Aim of the exercise: Look below for the line that contains "(microns) | up-vias |", then copy it and each following line exactly, through and including the line that contains "cmd_ready | 0.26 | 6 |".
━━━━━ Raw data
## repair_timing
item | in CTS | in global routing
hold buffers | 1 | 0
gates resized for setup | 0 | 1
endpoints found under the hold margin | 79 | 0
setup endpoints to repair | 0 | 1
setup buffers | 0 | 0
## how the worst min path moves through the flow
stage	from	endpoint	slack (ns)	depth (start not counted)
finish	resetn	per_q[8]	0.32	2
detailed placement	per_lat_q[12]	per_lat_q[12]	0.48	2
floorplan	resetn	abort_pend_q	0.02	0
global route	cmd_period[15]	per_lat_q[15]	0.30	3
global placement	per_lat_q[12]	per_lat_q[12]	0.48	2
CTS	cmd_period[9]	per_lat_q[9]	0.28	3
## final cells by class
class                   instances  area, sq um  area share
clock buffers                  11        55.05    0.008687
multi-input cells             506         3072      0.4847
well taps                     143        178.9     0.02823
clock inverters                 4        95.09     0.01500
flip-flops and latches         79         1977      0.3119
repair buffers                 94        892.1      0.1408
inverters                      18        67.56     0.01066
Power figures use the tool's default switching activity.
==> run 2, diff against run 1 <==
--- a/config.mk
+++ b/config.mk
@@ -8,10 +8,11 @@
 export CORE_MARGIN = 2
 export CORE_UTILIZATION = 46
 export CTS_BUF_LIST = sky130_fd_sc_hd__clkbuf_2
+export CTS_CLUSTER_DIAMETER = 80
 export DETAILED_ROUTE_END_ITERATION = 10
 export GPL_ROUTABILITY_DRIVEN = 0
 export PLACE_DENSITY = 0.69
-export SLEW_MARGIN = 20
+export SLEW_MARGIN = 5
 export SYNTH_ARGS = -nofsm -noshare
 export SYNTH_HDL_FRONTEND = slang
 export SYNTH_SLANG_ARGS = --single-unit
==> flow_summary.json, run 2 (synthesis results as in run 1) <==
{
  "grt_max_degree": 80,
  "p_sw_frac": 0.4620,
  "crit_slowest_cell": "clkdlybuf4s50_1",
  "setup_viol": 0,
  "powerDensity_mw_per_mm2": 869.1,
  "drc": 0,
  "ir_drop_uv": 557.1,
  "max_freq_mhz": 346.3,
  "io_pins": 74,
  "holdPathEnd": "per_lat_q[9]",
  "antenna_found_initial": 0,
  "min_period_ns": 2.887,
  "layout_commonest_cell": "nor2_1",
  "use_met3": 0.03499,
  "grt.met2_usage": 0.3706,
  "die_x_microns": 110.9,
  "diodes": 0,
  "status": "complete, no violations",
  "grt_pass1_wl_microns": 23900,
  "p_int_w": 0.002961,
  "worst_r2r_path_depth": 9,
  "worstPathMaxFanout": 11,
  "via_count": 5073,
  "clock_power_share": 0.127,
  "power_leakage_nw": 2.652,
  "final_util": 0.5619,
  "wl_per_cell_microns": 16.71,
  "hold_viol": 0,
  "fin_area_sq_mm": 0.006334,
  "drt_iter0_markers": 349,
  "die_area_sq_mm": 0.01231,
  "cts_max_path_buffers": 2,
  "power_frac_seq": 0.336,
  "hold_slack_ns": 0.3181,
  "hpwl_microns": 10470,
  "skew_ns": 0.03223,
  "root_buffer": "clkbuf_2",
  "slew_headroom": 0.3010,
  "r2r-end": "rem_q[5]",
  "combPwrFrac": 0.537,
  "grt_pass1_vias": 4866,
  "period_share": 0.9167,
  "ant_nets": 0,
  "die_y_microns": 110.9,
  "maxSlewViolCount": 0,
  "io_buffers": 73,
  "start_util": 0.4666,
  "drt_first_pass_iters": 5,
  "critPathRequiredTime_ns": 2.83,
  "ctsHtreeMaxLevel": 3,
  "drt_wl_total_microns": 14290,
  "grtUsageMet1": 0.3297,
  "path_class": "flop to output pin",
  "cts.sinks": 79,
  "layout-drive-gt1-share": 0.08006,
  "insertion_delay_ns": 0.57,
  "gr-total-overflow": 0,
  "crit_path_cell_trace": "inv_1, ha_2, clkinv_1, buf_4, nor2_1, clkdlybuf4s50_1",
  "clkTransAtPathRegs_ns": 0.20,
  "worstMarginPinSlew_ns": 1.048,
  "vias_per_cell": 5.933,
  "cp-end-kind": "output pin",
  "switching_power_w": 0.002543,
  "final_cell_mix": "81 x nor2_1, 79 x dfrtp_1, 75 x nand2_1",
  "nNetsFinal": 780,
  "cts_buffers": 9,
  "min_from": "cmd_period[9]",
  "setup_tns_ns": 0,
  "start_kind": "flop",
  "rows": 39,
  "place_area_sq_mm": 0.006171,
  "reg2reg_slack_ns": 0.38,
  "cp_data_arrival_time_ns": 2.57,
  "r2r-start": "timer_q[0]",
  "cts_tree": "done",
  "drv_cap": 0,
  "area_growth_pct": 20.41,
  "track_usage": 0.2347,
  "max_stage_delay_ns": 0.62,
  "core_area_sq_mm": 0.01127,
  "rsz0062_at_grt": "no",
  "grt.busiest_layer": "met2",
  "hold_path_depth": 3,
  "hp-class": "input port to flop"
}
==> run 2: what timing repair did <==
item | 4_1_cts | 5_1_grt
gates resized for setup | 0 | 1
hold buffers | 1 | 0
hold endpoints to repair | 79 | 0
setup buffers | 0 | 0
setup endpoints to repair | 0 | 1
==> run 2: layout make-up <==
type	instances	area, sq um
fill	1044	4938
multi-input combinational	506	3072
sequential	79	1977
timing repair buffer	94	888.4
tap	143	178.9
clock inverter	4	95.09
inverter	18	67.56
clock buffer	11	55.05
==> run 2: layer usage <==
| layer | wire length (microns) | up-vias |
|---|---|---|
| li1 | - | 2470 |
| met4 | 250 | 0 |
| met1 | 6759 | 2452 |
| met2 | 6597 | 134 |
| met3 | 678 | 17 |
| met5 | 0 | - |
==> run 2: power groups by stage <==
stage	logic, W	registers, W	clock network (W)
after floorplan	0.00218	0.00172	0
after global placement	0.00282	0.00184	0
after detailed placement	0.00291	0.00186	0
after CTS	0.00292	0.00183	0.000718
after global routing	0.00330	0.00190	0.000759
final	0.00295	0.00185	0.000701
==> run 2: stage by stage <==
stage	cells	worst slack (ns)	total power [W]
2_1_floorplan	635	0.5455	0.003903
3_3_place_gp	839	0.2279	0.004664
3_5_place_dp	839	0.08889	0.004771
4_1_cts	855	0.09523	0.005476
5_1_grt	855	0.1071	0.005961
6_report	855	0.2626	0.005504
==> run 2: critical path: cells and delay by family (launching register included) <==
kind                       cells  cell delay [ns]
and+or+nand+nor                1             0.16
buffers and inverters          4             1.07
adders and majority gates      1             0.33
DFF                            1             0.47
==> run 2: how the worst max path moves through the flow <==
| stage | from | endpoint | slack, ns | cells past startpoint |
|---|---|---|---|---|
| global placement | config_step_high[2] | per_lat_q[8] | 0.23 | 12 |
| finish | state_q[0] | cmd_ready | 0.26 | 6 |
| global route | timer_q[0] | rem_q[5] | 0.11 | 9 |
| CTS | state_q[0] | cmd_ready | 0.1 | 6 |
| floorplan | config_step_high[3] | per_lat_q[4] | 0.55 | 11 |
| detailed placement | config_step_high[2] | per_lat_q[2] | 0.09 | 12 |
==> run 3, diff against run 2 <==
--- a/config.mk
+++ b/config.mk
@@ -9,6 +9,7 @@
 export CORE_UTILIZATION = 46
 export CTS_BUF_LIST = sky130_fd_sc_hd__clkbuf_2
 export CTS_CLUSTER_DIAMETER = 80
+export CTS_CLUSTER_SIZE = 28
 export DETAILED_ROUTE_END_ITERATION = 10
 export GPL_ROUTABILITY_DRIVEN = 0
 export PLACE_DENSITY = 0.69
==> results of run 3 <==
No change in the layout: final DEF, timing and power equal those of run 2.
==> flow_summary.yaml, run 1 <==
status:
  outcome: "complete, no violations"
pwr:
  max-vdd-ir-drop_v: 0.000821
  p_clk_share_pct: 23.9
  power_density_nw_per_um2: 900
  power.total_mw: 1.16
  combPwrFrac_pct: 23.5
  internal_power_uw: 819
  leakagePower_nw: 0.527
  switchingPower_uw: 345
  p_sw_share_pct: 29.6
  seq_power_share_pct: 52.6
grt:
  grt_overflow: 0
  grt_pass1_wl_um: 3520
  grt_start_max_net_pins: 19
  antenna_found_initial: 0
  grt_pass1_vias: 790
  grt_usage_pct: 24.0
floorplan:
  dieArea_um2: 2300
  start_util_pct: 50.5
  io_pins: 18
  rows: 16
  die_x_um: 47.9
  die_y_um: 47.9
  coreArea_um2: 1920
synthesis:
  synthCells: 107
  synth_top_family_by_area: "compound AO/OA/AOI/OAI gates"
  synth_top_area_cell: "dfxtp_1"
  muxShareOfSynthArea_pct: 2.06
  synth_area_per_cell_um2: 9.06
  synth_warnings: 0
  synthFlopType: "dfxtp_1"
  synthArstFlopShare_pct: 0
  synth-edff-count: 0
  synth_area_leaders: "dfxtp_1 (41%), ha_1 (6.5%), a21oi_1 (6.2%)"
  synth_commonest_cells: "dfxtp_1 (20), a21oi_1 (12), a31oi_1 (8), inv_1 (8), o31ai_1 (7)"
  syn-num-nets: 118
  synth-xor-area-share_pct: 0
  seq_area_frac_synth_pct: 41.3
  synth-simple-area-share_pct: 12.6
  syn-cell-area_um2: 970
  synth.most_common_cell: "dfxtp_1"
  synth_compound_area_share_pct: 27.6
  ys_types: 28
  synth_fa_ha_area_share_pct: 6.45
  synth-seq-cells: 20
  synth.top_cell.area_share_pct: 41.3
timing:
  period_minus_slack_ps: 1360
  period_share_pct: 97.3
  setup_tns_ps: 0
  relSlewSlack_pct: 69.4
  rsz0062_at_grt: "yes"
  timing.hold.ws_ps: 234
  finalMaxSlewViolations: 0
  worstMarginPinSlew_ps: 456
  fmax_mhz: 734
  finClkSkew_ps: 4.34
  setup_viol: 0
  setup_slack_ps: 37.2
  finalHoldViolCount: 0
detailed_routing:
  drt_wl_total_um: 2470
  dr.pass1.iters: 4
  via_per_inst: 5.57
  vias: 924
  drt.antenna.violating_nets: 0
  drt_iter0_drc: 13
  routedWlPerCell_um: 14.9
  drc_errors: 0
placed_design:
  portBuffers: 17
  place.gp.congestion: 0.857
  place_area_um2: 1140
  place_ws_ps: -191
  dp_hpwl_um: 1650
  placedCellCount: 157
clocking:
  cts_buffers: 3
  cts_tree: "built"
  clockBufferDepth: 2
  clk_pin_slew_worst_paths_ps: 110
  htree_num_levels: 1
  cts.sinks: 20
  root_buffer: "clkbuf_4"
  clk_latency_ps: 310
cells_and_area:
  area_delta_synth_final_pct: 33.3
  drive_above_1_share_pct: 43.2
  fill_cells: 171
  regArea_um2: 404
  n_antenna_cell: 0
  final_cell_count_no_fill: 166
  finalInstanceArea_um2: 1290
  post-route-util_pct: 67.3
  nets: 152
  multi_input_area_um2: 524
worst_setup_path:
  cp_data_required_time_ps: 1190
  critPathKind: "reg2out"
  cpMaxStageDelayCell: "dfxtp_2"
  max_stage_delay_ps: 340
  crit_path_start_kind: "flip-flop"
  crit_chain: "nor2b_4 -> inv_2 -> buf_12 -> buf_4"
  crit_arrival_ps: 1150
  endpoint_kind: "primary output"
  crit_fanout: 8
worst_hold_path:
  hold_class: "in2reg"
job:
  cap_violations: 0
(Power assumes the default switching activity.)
### config.mk
export PLATFORM = sky130hd
export DESIGN_NAME = seq_detector_param
export DESIGN_NICKNAME = d
export VERILOG_FILES = /design/src/rtl/seq_det_pkg.sv /design/src/rtl/seq_det_next_state.sv /design/src/rtl/seq_detector_param.sv
export SDC_FILE = /design/constraint.sdc
export NUM_CORES = 1
export LEC_CHECK = 0
export ABC_AREA = 1
export CORE_UTILIZATION = 42
export CTS_CLUSTER_SIZE = 10
export DETAILED_ROUTE_END_ITERATION = 7
export HOLD_SLACK_MARGIN = 0.1
export PLACE_DENSITY = 0.73
export SETUP_SLACK_MARGIN = 0.02
export SYNTH_ARGS = -nofsm -noshare
export SYNTH_HDL_FRONTEND = slang
export SYNTH_SLANG_ARGS = --single-unit
### constraint.sdc
create_clock -name clk -period 2.3 [get_ports clk]
set_input_delay 0.345 -clock clk [delete_from_list [all_inputs] [get_ports clk]]
set_output_delay 0.345 -clock clk [all_outputs]
set_load 0.01 [all_outputs]
### src/rtl/seq_det_pkg.sv
// Shared constants and helpers for the parametrised serial pattern detector.
// Patterns are passed zero-extended to N_MAX bits; the first bit in time is bit len-1.
package seq_det_pkg;

  localparam int unsigned N_MIN = 2;
  localparam int unsigned N_MAX = 16;
  localparam int unsigned IDX_W = $clog2(N_MAX);

  typedef logic [IDX_W-1:0] idx_t;

  // Longest proper prefix of the pattern that is also a suffix of it.
  function automatic idx_t border_len(input logic [N_MAX-1:0] pattern, input int unsigned len);
    idx_t best;
    logic ok;
    best = '0;
    for (int unsigned b = 1; b < len; b++) begin
      ok = 1'b1;
      for (int unsigned t = 0; t < b; t++) begin
        if (pattern[idx_t'(len - 1 - t)] != pattern[idx_t'(b - 1 - t)]) ok = 1'b0;
      end
      if (ok) best = idx_t'(b);
    end
    return best;
  endfunction

  function automatic idx_t onehot_to_idx(input logic [N_MAX-1:0] oh);
    idx_t idx;
    idx = '0;
    for (int i = 0; i < N_MAX; i++) begin
      if (oh[i]) idx = idx_t'(i);
    end
    return idx;
  endfunction

endpackage

### src/rtl/seq_det_next_state.sv
// Combinational next-state and hit logic for the one-hot pattern matcher.
// The fallback state for every Sk is derived from the pattern itself, with no bit history.
module seq_det_next_state
  import seq_det_pkg::*;
#(
  parameter int unsigned N = 4
) (
  input  logic [N-1:0] state,
  input  logic         din,
  input  logic [N-1:0] pattern,
  input  logic         overlap,
  output logic [N-1:0] next_state,
  output logic         hit
);

  localparam int unsigned PW = $clog2(N);

  logic [N-1:0]               p;
  logic [N_MAX-1:0][IDX_W-1:0] fall_pad;
  idx_t                       idx;
  idx_t                       border;

  // p[i] is the i-th pattern bit in arrival order.
  for (genvar i = 0; i < N; i++) begin : g_order
    assign p[i] = pattern[N-1-i];
  end

  // For Sk, the candidate string is p[0..k-1] followed by din; keep the longest
  // suffix of it that is also a pattern prefix.
  for (genvar k = 0; k < N; k++) begin : g_fail
    idx_t fall;
    logic ok;
    always_comb begin
      fall = '0;
      ok   = 1'b0;
      for (int j = 1; j <= k + 1 && j < N; j++) begin
        ok = (din == p[PW'(j - 1)]);
        for (int t = 0; t < j - 1; t++) begin
          if (p[PW'(k + 1 - j + t)] != p[PW'(t)]) ok = 1'b0;
        end
        if (ok) fall = idx_t'(j);
      end
    end
    assign fall_pad[k] = fall;
  end

  for (genvar k = N; k < N_MAX; k++) begin : g_pad
    assign fall_pad[k] = '0;
  end

  assign idx    = onehot_to_idx(N_MAX'(state));
  assign border = border_len(N_MAX'(pattern), N);

  always_comb begin
    hit        = 1'b0;
    next_state = N'(1);
    if ($onehot(state)) begin
      if (state[N-1] && (din == p[N-1])) begin
        hit = 1'b1;
        if (overlap) next_state = N'(1) << border;
      end else begin
        next_state = N'(1) << fall_pad[idx];
      end
    end
  end

endmodule

### src/rtl/seq_detector_param.sv
// Serial pattern detector with a run-time loadable N-bit pattern, overlap control,
// a Mealy hit, its registered copy and a saturating hit counter.
module seq_detector_param
  import seq_det_pkg::*;
#(
  parameter int unsigned N     = 4,
  parameter int unsigned CNT_W = 8
) (
  input  logic             clk,
  input  logic             rst_n,
  input  logic             din,
  input  logic             din_valid,
  input  logic             load,
  input  logic [N-1:0]     pattern_in,
  input  logic             overlap,
  input  logic             clear_count,
  output logic             dout,
  output logic             hit_reg,
  output logic [CNT_W-1:0] match_count,
  output logic             count_sat
);

  localparam logic [N-1:0] S0 = N'(1);

  logic [N-1:0] state_q;
  logic [N-1:0] pattern_q;
  logic [N-1:0] state_nxt;
  logic         hit;

  seq_det_next_state #(
    .N(N)
  ) u_next_state (
    .state     (state_q),
    .din       (din),
    .pattern   (pattern_q),
    .overlap   (overlap),
    .next_state(state_nxt),
    .hit       (hit)
  );

  assign dout      = din_valid && !load && hit;
  assign count_sat = &match_count;

  always_ff @(posedge clk or negedge rst_n) begin
    if (!rst_n) begin
      state_q     <= S0;
      pattern_q   <= '0;
      hit_reg     <= 1'b0;
      match_count <= '0;
    end else begin
      hit_reg <= dout;
      if (load) begin
        pattern_q <= pattern_in;
        state_q   <= S0;
      end else if (din_valid) begin
        state_q <= state_nxt;
      end
      // A hit in the clear cycle still counts.
      if (clear_count) begin
        match_count <= CNT_W'(dout);
      end else if (dout && !count_sat) begin
        match_count <= match_count + CNT_W'(1);
      end
    end
  end

endmodule

==> results.sh <==
export IMPL_seqPwrFrac_pct=52.4
export IMPL_clk_path_buf_depth=2
export IMPL_drt_first_iter_violations=20
export IMPL_grt_max_degree=18
export IMPL_ff_latch_area_sq_um=429.2
export IMPL_reg2regPathDepth=12
export IMPL_async_flop_share_pct=100.0
export IMPL_worst_pin_slew_ps=729.6
export IMPL_synth_fp_nets=166
export IMPL_synth_edf_count=0
export IMPL_die_h_um=53.95
export IMPL_cts_clk_slew_worst_paths_ps=90
export IMPL_critPathKind="reg -> out"
export IMPL_routabilityCongestion=0.8275
export IMPL_grt_ovfl_total=0
export IMPL_peakVddDrop_mv=0.3750
export IMPL_status="finished, violations left"
export IMPL_hold_worst_slack_ps=477.3
export IMPL_violations="negative setup slack"
export IMPL_io_pins=22
export IMPL_synth_most_common_cell="nand2_1"
export IMPL_final_core_util_pct=63.29
export IMPL_postSynthCellCount=149
export IMPL_viasPerCell=5.085
export IMPL_dp_hpwl_mm=1.836
export IMPL_netlist_top_cells_area="dfrtp_1 35%, nand2_1 13%, nand3_1 7.5%"
export IMPL_clock_sinks=17
export IMPL_hold_viol_final=0
export IMPL_worstSetupEndpointType="primary output"
export IMPL_largest_register="match_count"
export IMPL_rows=18
export IMPL_post_route_min_period_ps=2544
export IMPL_cts_root_buf="clkbuf_4"
export IMPL_p_sw_share_pct=27.79
export IMPL_wl_per_cell_um=11.99
export IMPL_rsz0062_at_grt="true"
export IMPL_start_util_pct=44.94
export IMPL_area_delta_synth_final_pct=40.84
export IMPL_leakage_nw=0.7549
export IMPL_place_port_buffers=21
export IMPL_finalWirelength_mm=2.554
export IMPL_combPwrFrac_pct=22.4
export IMPL_cp_max_fo=2
export IMPL_p_int_uw=444.7
export IMPL_vias=1083
export IMPL_die_w_um=53.95
export IMPL_layout_nets=201
export IMPL_yosysSeqAreaShare_pct=37.64
export IMPL_ys_ff_latch=17
export IMPL_fillerInstances=215
export IMPL_drv_cap=0
export IMPL_cp_arrival_ps=2200
export IMPL_hp_class="in -> async"
export IMPL_startpoint_type="flip-flop"
export IMPL_synth_area_per_cell_sq_um=7.608
export IMPL_synth_cell_types=26
export IMPL_dr_pass1_iters=4
export IMPL_grt_first_pass_wirelength_mm=4.209
export IMPL_worstPathRequired_ps=1960
export IMPL_ys_warn_count=0
export IMPL_switching_power_uw=171.1
export IMPL_drv_slew=0
export IMPL_power_density_nw_per_um2=385.7
export IMPL_dpl_cell_count=206
export IMPL_cts_buffers=3
export IMPL_yosysTopAreaCell="dfrtp_1"
export IMPL_grtUsageTotal_pct=20.82
export IMPL_layout_cells_non_filler=213
export IMPL_largest_register_ffs=8
export IMPL_tritoncts="done"
export IMPL_grt_pass1_vias=990
export IMPL_synthTopCellsByCount="40 x nand2_1, 17 x nand3_1, 16 x dfrtp_1"
export IMPL_tns_ps=-467.4
export IMPL_slew_limit_headroom_pct=51.21
export IMPL_antenna_found_initial=0
export IMPL_antenna_cells=0
export IMPL_total_power_uw=615.8
export IMPL_layout_drive_gt1_share_pct=24.59
export IMPL_ys_flop_type="dfrtp_1"
export IMPL_fin_skew_ps=8.979
export IMPL_drcViolationCount=0
export IMPL_yosysTopAreaCellShare_pct=35.32
export IMPL_setup_viol=7
export IMPL_h_tree_depth=1
export IMPL_timing_final_ws_setup_ps=-244.3
export IMPL_final_antenna_net_count=0
export IMPL_top_regs="match_count: 8 flops, pattern_q: 4 flops, state_q: 4 flops"
export IMPL_finalCritPeriodShare_pct=110.6
export IMPL_core_sq_um=2522
export IMPL_syn_area_sq_um=1134
export IMPL_die_area_sq_um=2911
export IMPL_fmax_mhz=393.0
export IMPL_insertion_delay_ps=290
export IMPL_multi_input_area_sq_um=737.0
export IMPL_hold_buffers=0
export IMPL_pwr_share_clk_pct=25.2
━━━━━━━━━━
Solution to this exercise:
| layer | wire length (microns) | up-vias |
|---|---|---|
| li1 | - | 2470 |
| met4 | 250 | 0 |
| met1 | 6759 | 2452 |
| met2 | 6597 | 134 |
| met3 | 678 | 17 |
| met5 | 0 | - |
==> run 2: power groups by stage <==
stage	logic, W	registers, W	clock network (W)
after floorplan	0.00218	0.00172	0
after global placement	0.00282	0.00184	0
after detailed placement	0.00291	0.00186	0
after CTS	0.00292	0.00183	0.000718
after global routing	0.00330	0.00190	0.000759
final	0.00295	0.00185	0.000701
==> run 2: stage by stage <==
stage	cells	worst slack (ns)	total power [W]
2_1_floorplan	635	0.5455	0.003903
3_3_place_gp	839	0.2279	0.004664
3_5_place_dp	839	0.08889	0.004771
4_1_cts	855	0.09523	0.005476
5_1_grt	855	0.1071	0.005961
6_report	855	0.2626	0.005504
==> run 2: critical path: cells and delay by family (launching register included) <==
kind                       cells  cell delay [ns]
and+or+nand+nor                1             0.16
buffers and inverters          4             1.07
adders and majority gates      1             0.33
DFF                            1             0.47
==> run 2: how the worst max path moves through the flow <==
| stage | from | endpoint | slack, ns | cells past startpoint |
|---|---|---|---|---|
| global placement | config_step_high[2] | per_lat_q[8] | 0.23 | 12 |
| finish | state_q[0] | cmd_ready | 0.26 | 6 |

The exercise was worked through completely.